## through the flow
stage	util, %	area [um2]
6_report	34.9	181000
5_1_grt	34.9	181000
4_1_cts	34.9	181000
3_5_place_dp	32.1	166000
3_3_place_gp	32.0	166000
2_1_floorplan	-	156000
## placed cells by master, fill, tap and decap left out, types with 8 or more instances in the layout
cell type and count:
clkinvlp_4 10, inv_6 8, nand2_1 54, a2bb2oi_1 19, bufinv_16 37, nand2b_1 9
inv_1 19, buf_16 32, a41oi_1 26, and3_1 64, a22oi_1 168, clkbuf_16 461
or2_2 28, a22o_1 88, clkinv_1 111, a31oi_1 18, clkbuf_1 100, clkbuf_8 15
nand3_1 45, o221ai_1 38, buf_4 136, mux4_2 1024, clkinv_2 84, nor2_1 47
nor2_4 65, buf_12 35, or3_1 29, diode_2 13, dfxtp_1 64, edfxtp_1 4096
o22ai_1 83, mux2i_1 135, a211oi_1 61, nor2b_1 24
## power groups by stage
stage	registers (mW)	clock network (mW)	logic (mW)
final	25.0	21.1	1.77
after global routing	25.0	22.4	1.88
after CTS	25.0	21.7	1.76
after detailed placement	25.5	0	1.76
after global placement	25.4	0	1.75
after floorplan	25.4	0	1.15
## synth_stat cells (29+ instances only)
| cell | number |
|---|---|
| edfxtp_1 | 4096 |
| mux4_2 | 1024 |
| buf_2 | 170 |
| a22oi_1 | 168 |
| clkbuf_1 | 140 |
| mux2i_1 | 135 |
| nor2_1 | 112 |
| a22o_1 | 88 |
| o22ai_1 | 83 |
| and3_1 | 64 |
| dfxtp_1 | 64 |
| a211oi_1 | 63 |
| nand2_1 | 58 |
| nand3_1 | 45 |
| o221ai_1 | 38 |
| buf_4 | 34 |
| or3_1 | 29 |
--- config.mk ---
export PLATFORM = sky130hd
export DESIGN_NAME = art_scan
export DESIGN_NICKNAME = d
export VERILOG_FILES = /design/src/art_scan.sv
export SDC_FILE = /design/constraint.sdc
export NUM_CORES = 1
export LEC_CHECK = 0
export BUFFER_PORTS_ARGS = -buffer_cell sky130_fd_sc_hd__buf_2
export CAP_MARGIN = 10
export CORE_MARGIN = 3
export CORE_UTILIZATION = 55
export DETAILED_ROUTE_END_ITERATION = 10
export PLACE_DENSITY = 0.82
export SYNTH_ARGS = -nofsm -noshare
export SYNTH_HDL_FRONTEND = slang
export SYNTH_SLANG_ARGS = --single-unit
export TNS_END_PERCENT = 1
--- constraint.sdc ---
create_clock -name clk -period 12 [get_ports clk]
set_clock_uncertainty 0.1 [all_clocks]
set_input_delay 3.6 -clock clk [delete_from_list [all_inputs] [get_ports clk]]
set_output_delay 3.6 -clock clk [all_outputs]
set_load 0.03 [all_outputs]
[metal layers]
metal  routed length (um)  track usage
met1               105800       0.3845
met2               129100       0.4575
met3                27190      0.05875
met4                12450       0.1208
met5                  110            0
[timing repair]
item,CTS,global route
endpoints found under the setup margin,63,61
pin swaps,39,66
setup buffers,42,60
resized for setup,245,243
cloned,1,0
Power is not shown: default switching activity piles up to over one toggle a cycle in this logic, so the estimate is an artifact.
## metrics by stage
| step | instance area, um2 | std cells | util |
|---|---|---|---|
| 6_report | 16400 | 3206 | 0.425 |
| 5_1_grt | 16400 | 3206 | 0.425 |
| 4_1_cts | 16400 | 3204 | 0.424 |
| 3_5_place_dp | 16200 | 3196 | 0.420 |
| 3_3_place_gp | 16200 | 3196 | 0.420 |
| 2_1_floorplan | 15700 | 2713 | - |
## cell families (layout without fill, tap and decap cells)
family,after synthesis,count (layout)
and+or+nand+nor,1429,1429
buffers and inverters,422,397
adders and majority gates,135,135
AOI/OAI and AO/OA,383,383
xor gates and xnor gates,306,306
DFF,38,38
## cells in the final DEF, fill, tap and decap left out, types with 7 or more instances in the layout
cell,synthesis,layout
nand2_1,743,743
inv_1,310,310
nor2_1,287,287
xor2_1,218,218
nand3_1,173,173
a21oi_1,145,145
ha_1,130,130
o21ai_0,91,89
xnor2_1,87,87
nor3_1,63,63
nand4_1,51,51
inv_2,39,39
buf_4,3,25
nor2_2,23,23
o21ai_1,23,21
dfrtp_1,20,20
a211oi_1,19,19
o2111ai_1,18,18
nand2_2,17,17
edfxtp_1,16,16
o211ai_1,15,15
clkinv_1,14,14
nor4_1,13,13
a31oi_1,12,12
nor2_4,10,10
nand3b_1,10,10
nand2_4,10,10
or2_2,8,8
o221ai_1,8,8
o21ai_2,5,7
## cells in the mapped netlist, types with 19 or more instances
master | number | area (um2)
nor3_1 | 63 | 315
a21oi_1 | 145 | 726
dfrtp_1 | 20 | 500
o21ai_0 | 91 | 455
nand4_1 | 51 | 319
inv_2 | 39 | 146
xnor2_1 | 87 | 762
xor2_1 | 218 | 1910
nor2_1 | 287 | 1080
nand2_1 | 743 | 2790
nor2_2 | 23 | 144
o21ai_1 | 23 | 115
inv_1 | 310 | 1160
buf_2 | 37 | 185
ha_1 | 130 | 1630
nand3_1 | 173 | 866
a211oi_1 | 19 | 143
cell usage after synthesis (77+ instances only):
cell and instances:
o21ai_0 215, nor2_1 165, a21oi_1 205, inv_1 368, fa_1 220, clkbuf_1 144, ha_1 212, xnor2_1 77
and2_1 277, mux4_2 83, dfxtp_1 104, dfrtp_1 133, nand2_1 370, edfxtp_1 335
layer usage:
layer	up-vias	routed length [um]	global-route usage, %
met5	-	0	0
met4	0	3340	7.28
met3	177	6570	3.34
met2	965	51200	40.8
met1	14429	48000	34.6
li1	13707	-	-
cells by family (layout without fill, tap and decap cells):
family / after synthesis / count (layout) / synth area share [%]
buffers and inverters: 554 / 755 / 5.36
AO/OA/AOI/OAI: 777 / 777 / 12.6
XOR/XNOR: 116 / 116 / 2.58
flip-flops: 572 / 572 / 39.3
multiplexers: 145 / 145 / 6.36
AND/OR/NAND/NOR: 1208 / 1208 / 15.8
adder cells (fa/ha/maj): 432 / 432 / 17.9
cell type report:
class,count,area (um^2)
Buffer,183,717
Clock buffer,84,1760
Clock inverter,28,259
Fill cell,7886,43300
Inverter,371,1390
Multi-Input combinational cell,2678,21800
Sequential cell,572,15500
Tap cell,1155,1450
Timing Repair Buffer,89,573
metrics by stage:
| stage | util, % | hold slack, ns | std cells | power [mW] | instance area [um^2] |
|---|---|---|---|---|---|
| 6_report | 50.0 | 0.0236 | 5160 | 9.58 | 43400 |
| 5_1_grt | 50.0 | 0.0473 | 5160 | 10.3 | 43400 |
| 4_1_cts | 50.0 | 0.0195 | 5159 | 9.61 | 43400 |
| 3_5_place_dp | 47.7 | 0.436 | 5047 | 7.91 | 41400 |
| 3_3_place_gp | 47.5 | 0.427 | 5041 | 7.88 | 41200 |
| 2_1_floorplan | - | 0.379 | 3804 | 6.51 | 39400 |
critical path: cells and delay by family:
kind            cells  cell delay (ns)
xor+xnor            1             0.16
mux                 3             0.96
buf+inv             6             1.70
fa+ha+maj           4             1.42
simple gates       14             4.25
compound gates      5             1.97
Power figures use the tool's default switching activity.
==> config.mk <==
export PLATFORM = sky130hd
export DESIGN_NAME = oets_cell
export DESIGN_NICKNAME = d
export VERILOG_FILES = /design/src/rtl/oets_pkg.sv /design/src/rtl/oets_cell.sv
export SDC_FILE = /design/constraint.sdc
export NUM_CORES = 1
export LEC_CHECK = 0
export BUFFER_PORTS_ARGS = -buffer_cell sky130_fd_sc_hd__buf_2
export CAP_MARGIN = 20
export CORE_UTILIZATION = 43
export CTS_BUF_LIST = sky130_fd_sc_hd__clkbuf_8
export CTS_CLUSTER_DIAMETER = 200
export DETAILED_ROUTE_END_ITERATION = 10
export GPL_TIMING_DRIVEN = 0
export HOLD_SLACK_MARGIN = 0.05
export PLACE_DENSITY = 0.7
export REMOVE_ABC_BUFFERS = 1
export SYNTH_ARGS = -nofsm -noshare
export SYNTH_HDL_FRONTEND = slang
export SYNTH_SLANG_ARGS = --single-unit
==> constraint.sdc <==
create_clock -name clk -period 4.15 [get_ports clk]
set_input_delay 0.415 -clock clk [delete_from_list [all_inputs] [get_ports clk]]
set_output_delay 0.415 -clock clk [all_outputs]
set_load 0.01 [all_outputs]
==> src/rtl/oets_pkg.sv <==
// ----------------------------------------------------------------------------
// oets_pkg
// types and cell opcodes shared by the transposition sorter
// ----------------------------------------------------------------------------
package oets_pkg;

  localparam int unsigned DATA_W = 32;

  typedef struct packed {
    logic signed [DATA_W-1:0] value;
    logic                     is_last;
  } oets_in_t;

  typedef struct packed {
    logic signed [DATA_W-1:0] sorted_value;
    logic                     last_out;
    logic                     overflow;
  } oets_out_t;

  typedef enum logic [1:0] {
    OP_HOLD,
    OP_SHIFT_UP,
    OP_SHIFT_DOWN,
    OP_SORT
  } oets_op_t;

  typedef struct packed {
    oets_op_t op;
    logic     phase_odd;
  } oets_ctrl_t;

  typedef enum logic [1:0] {
    ST_LOAD,
    ST_SORT,
    ST_EMIT
  } oets_state_t;

endpackage

==> src/rtl/oets_cell.sv <==
// ----------------------------------------------------------------------------
// oets_cell
// one element slot: holds, shifts in, shifts out, or compares with its pair partner
// ----------------------------------------------------------------------------
module oets_cell
  import oets_pkg::*;
(
  input  logic                     clk,
  input  logic                     rst_n,
  input  oets_ctrl_t               ctrl,
  input  logic                     cell_odd,
  input  logic signed [DATA_W-1:0] left_value,
  input  logic                     left_valid,
  input  logic signed [DATA_W-1:0] right_value,
  input  logic                     right_valid,
  output logic signed [DATA_W-1:0] value,
  output logic                     valid
);

  logic signed [DATA_W-1:0] value_r, value_nxt;
  logic                     valid_r, valid_nxt;
  logic                     is_lower;

  assign is_lower = (cell_odd == ctrl.phase_odd);

  always_comb begin
    value_nxt = value_r;
    valid_nxt = valid_r;
    case (ctrl.op)
      OP_SHIFT_UP: begin
        value_nxt = left_value;
        valid_nxt = left_valid;
      end
      OP_SHIFT_DOWN: begin
        value_nxt = right_value;
        valid_nxt = right_valid;
      end
      OP_SORT: begin
        // lower slot keeps the min, upper slot keeps the max
        if (is_lower) begin
          if (valid_r && right_valid && (value_r > right_value)) begin
            value_nxt = right_value;
          end
        end else begin
          if (valid_r && left_valid && (left_value > value_r)) begin
            value_nxt = left_value;
          end
        end
      end
      default: begin
        value_nxt = value_r;
        valid_nxt = valid_r;
      end
    endcase
  end

  always_ff @(posedge clk) begin
    value_r <= value_nxt;
  end

  always_ff @(posedge clk) begin
    if (!rst_n) begin
      valid_r <= 1'b0;
    end else begin
      valid_r <= valid_nxt;
    end
  end

  assign value = value_r;
  assign valid = valid_r;

endmodule

# Yosys cells after proc, flatten, opt, wreduce, memory -nomap -nowiden
# Cells that the tools add are included.
# classes
n_lt_le_gt_ge	2
mux	5
reduce_logical	7
n_eq_ne	6
# op_table
operator	n
32-bit two-way mux	3
32-bit case mux with 3 select lines	1
32-bit greater-than comparator	2
3-bit inequality test (second input constant)	2
2-bit equality test (second input constant)	2
1-bit logical AND	4
3-bit AND reduction	1
3-bit nonzero test	1
2-bit by 1-bit equality test with 1-bit output (second input constant)	1
1-bit case mux with 2 select lines	1
2-bit nonzero test	1
1-bit equality test	1
# word_totals
output_inout_bits	33
ff_bits	33
wordCells	22

# Logic depth before layout (Yosys ltp)
# logic_depth
word_depth	5
ltp_mapped	9
mapped_depth_nobuf	9

# Worst setup path after synthesis
# OpenSTA, ideal clock, no wires.
# synth_path
path_kind	flip-flop to flip-flop
start	register value_r[14], in the netlist value[14]
end	register value_r[0], in the netlist value[0], enable pin
slack_ns	0.279
arrival_ns	3.435
synth_period_minus_slack_ns	3.871
path_stages_with_launch	9
required_time_ns	3.714
cell_sequence	edfxtp_1 ha_1 nand4_1 nor4_2 a21bo_1 o211ai_2 a211oi_2 xnor2_1 o221ai_1
# synth_via
elab_chain_len	4
elab_cells_between_ends	7
classes_between	order compare (2); eq/ne (2); reduce/logical (3)
# synth_rtl
element	line	source
start: declaration	oets_cell.sv:20	logic signed [DATA_W-1:0] value_r, value_nxt;
start signal: assignment	oets_cell.sv:58	value_r <= value_nxt;
32-bit greater-than comparator, on equally long branches	oets_cell.sv:41, oets_cell.sv:45	
1-bit logical AND, on equally long branches	oets_cell.sv:41, oets_cell.sv:45	
3-bit inequality test (no line)	n/a	
3-bit AND reduction (no line) *	n/a	
# Every way passes the cells marked *; elsewhere a longest branch is shown, timed or not.
# A chain may end at the register's enable or synchronous reset.

# Worst setup path after layout
# layout_path
start	register value_r[14], in the netlist value[14]
end	register value_r[7], in the netlist value[7], enable pin
# The elaborated chain is that of the path after synthesis.

==> flow_summary.ini <==
[status]
outcome = complete, no violations

[final_layout]
n_antenna_cell = 0
seqCellArea_um2 = 980.9
syn_to_final_growth_pct = 27.05
multi_input_area_mm2 = 0.001809
final_util_pct = 56.74
nets = 559
instances_no_fill = 518
drive_above_1_share_pct = 28.91
fillers = 632

[placement]
hpwl_um = 6338
place_congestion = 0.8407
placed_cells = 510
numPortBuffers = 104

[critical_path]
crit_family = compound AO/OA/AOI/OAI gates
max_stage_delay_ps = 610
critPathArrivalTime_ps = 3100
path_buf_inv = 1
crit_path_end_kind = flip-flop
cp.required_ps = 4140
start_kind = flip-flop
crit_slowest_cell = o221ai_4
crit_type = flip-flop to flip-flop
crit_chain = ha_1 -> nand4_1 -> nor4_2 -> a21bo_1 -> o211ai_2 -> a211oi_2 -> xnor2_1 -> o221ai_4 -> buf_16
cp_max_fo = 17

[detailed_routing]
drtPass1Iterations = 7
vias_per_cell = 5.347
drcViolationCount = 0
finalWirelength_um = 7695
drt_iter0_drc = 91
final_antenna_net_count = 0
wl_per_cell_um = 14.86
vias = 2770

[die]
io_pins = 105
die_w_um = 86
core_area_mm2 = 0.006794
num_rows = 30
dieArea_mm2 = 0.007396
dieHeight_um = 86
start_util_pct = 44.66

[grt]
grt_max_degree = 21
grt_pass1_wl_um = 12200
grt_pass1_vias = 2722
antenna_found_initial = 0
grt.total_usage_pct = 21.02
grt_overflow = 0

[sta]
fmax_mhz = 322.1
max_slew_margin_pct = 51.18
rsz0062_at_grt = false
clock_skew_ps = 7.624
fin_crit_sh_pct = 74.80
hold_viol = 0
slew_viol_final = 0
holdWs_ps = 326.9
setup_viol = 0
worst_pin_slew_ps = 732.3
period_minus_slack_ps = 3104

[power]
p_per_area_mw_per_mm2 = 283.4
irDropWorstVdd_v = 0.0001184
leakagePower_uw = 0.002040
total_power_uw = 1093

[synthesis]
synth_seq_cells = 33
syn_inst = 313
yosysWarningCount = 0
seq_area_frac_synth_pct = 32.33
async_flop_share_pct = 0
synth_area_mm2 = 0.003034
ys_types = 37
syn_avg_cell_area_um2 = 9.694
ys.flop_type = edfxtp_1
synth_edf_count = 32

[clocking]
clockBufferDepth = 2
clk_latency_ps = 290
cts_tree = yes
htreeDepth = 2
cts-resized-gates = 0
clk_pin_slew_ps = 70
cts_buffers = 5
cts-root-buf = clkbuf_8
cts_setup_buffers = 0
clock_sinks = 33
cts-hold-fix-buffers = 0

[worst_hold_path]
hold_path_class = input pin to flip-flop

[flow_run]
max_cap_viol_count = 0
## state kept, by name, indices dropped and copies added (netlist names)
name	cells
valid	1
value	32
## final timing paths
kind / startpoint / depth (start not counted) / end / slack [ps]
min: rst_n / 2 / valid$_SDFFE_PN0P_ / 330
max reg2reg: value[14]$_DFFE_PP_ / 9 / value[7]$_DFFE_PP_ / 1050
max: value[14]$_DFFE_PP_ / 9 / value[7]$_DFFE_PP_ / 1050
min reg2reg: valid$_SDFFE_PN0P_ / 3 / valid$_SDFFE_PN0P_ / 680
## layout by cell type (no fill, tap or decap), types with 3 or more instances in the layout
master and instances:
buf_16 3, nand4_1 15, o21ai_0 6, inv_1 69
clkbuf_8 6, edfxtp_1 32, nand2_1 15, a21oi_1 27
o211ai_1 4, a22o_1 32, a21o_1 3, nand3_1 6
buf_2 104, nor4_1 3, ha_1 66
## layout make-up
class | instances | share of cell area, %
Inverter | 67 | 6.524
Multi-Input combinational cell | 207 | 46.93
Sequential cell | 33 | 25.45
Timing Repair Buffer | 107 | 15.64
Clock inverter | 2 | 0.1947
Tap cell | 96 | 3.116
Clock buffer | 6 | 2.142
## layer usage
| layer | track usage [%] | vias up | share of wire [%] |
|---|---|---|---|
| met5 | 0 | - | 0 |
| met3 | 4.331 | 7 | 6.5 |
| li1 | - | 1379 | - |
| met2 | 39.39 | 103 | 51 |
| met1 | 24.04 | 1281 | 41 |
| met4 | 5.606 | 0 | 1.1 |
## cell families after synthesis
kind of cell	Yosys count	share of synthesized area, %
AOI/OAI and AO/OA	88	21.32
xor gates and xnor gates	2	0.5774
adders and majority gates	66	27.22
buffers and inverters	73	9.031
DFF	33	32.33
muxes	2	0.6598
and+or+nand+nor	49	8.866
## stage by stage
step	TNS (ps)	setup slack, ps	area, µm²
floorplan	0	278.6	3012
global placement	-30700	-960.1	3652
detailed placement	0	939.4	3765
CTS	0	1034	3855
global route	0	832.1	3855
finish	0	1046	3855
## synth_stat cells, drive strengths merged (3+ instances only)
master	count	area (µm²)
ha	66	825.8
nand4	15	93.84
a22o	32	280.3
nand2	15	56.30
a21oi	29	152.7
nand3	6	30.03
a21o	3	22.52
nor4	4	31.28
o211ai	5	42.54
edfxtp	32	960.9
clkbuf	5	18.77
inv	67	251.5
o21ai	8	40.04
a221oi	3	32.53
## power by group
group	internal, µW	switching, µW
clock	131	123
combinational	182	218
sequential	412	26.6
total	725	368
## worst reg2reg max path: cells and delay by family (launching register included)
kind | cells | cell delay [ps]
buffers and inverters | 1 | 240
xor gates and xnor gates | 1 | 190
DFF | 1 | 420
AOI/OAI and AO/OA | 4 | 1050
and+or+nand+nor | 2 | 580
adders and majority gates | 1 | 340
Note: power is estimated with default switching activity, not from simulation.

········

> _YOUR INSTRUCTIONS_:
Pull out each line of the records holding the string "without".

> _COMPLETED EXERCISE_:
## cell families (layout without fill, tap and decap cells)
cells by family (layout without fill, tap and decap cells):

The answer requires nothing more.